= Beginning of Section =

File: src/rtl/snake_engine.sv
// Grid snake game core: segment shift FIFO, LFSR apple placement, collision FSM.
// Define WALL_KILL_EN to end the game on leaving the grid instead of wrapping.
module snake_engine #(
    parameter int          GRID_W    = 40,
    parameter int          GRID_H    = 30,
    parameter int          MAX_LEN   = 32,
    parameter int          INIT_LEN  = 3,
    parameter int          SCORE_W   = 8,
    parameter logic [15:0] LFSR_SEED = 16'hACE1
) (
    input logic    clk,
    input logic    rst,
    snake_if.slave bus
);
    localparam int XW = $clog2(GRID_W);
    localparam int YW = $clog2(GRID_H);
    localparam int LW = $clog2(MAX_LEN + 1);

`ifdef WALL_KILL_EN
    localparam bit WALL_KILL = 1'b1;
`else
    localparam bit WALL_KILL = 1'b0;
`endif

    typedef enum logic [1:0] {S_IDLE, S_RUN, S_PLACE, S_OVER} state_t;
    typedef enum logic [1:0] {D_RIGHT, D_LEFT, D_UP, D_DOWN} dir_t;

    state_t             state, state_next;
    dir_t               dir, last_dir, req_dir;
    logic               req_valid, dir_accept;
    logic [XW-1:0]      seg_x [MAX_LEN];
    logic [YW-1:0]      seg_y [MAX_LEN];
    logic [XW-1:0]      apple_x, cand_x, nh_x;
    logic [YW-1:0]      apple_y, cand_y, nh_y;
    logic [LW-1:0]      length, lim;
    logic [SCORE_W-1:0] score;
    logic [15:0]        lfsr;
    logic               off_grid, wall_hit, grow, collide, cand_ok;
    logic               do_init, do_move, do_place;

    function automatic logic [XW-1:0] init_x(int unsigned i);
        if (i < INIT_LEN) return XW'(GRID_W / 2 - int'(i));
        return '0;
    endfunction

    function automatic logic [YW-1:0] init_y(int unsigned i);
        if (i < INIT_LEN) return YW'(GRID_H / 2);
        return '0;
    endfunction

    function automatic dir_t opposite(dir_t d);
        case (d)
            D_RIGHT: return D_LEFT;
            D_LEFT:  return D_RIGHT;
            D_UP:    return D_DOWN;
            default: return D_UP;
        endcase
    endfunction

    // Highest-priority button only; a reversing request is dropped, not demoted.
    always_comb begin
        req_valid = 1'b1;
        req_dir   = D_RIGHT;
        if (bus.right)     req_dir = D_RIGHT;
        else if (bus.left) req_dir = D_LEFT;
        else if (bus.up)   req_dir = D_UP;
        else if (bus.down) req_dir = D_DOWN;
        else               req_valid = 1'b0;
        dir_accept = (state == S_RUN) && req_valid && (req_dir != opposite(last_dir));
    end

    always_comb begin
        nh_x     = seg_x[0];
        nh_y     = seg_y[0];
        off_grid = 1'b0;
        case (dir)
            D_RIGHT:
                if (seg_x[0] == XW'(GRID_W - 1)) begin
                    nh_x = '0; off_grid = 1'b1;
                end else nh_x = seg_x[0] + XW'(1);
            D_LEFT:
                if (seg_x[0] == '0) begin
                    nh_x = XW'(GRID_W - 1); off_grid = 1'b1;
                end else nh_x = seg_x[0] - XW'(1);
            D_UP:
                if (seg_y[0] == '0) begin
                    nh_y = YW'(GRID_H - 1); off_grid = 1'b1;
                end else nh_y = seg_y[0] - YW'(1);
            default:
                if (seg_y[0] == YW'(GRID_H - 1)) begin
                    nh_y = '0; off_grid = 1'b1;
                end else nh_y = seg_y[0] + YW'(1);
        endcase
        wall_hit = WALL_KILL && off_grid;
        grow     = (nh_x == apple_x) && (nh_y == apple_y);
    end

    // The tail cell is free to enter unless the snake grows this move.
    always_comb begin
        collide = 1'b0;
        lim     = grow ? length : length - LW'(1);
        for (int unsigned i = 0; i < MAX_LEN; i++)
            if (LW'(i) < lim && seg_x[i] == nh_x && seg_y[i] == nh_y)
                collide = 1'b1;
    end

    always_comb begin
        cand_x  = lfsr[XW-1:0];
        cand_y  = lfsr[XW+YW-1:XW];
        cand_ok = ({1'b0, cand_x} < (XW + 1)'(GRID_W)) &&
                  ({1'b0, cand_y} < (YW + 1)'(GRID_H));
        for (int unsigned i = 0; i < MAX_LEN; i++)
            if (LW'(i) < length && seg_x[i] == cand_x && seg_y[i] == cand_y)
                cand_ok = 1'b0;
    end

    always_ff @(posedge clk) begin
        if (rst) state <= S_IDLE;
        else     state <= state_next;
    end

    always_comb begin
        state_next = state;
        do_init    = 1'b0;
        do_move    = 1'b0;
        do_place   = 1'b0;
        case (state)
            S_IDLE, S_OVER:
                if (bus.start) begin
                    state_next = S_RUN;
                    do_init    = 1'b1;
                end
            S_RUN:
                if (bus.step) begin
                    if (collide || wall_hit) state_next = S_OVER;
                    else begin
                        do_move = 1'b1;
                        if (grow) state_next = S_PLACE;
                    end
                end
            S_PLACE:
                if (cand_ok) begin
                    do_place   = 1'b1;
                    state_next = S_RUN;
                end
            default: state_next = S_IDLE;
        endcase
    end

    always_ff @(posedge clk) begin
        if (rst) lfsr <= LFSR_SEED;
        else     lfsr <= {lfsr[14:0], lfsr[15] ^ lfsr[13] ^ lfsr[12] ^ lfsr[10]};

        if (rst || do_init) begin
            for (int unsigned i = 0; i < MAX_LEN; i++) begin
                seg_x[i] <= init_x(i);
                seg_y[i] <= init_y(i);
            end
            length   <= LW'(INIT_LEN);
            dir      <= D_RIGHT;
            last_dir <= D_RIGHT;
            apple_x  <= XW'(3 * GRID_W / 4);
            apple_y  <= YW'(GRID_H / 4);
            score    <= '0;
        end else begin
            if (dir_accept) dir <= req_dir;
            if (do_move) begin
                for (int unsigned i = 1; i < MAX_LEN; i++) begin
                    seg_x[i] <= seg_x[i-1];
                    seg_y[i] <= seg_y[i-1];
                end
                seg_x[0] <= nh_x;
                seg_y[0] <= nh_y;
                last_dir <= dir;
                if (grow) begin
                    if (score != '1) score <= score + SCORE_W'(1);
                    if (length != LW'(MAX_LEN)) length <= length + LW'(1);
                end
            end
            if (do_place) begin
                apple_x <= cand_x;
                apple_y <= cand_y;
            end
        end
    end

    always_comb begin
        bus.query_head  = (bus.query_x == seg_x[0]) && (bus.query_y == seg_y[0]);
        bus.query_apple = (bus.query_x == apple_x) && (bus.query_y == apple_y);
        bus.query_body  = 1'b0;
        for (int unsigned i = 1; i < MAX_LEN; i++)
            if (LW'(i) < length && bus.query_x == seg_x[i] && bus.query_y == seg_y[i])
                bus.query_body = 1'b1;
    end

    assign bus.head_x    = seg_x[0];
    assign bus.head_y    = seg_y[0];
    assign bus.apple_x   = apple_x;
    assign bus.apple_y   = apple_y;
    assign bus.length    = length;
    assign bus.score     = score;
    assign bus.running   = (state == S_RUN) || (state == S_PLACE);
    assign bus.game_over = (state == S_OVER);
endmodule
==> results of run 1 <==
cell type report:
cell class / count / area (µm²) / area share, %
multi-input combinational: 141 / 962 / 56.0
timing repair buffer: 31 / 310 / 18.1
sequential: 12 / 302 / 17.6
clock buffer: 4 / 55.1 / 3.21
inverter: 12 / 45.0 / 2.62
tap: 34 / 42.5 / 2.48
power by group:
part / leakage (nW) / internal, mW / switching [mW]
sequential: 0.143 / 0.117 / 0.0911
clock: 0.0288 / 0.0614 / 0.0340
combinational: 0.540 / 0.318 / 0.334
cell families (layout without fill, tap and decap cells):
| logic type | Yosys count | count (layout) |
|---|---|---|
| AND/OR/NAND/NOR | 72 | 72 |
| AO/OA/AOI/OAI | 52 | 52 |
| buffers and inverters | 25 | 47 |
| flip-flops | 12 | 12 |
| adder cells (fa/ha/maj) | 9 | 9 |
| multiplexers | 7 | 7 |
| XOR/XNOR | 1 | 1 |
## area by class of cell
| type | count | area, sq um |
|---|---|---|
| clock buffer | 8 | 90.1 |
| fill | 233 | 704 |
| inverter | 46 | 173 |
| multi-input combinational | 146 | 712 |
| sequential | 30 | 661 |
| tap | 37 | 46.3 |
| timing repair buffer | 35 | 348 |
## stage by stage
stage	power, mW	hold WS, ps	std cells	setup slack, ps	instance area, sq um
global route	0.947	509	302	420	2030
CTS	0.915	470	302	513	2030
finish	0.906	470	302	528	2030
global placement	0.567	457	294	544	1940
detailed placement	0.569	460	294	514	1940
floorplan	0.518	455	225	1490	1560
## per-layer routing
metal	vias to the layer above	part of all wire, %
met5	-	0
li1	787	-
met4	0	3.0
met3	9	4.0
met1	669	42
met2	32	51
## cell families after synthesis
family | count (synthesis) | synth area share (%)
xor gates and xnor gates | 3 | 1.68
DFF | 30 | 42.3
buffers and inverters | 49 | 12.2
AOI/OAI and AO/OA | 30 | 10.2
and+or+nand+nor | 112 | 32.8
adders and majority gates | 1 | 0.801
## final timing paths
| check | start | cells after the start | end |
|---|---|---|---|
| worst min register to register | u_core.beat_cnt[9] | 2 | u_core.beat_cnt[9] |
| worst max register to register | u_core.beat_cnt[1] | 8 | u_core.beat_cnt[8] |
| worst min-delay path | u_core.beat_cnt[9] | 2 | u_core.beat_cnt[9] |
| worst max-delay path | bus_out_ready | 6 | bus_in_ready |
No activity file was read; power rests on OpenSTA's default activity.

= End of Section =

Which lines above contain the word "cells"? Copy each one.

cell families (layout without fill, tap and decap cells):
| adder cells (fa/ha/maj) | 9 | 9 |
stage	power, mW	hold WS, ps	std cells	setup slack, ps	instance area, sq um
| check | start | cells after the start | end |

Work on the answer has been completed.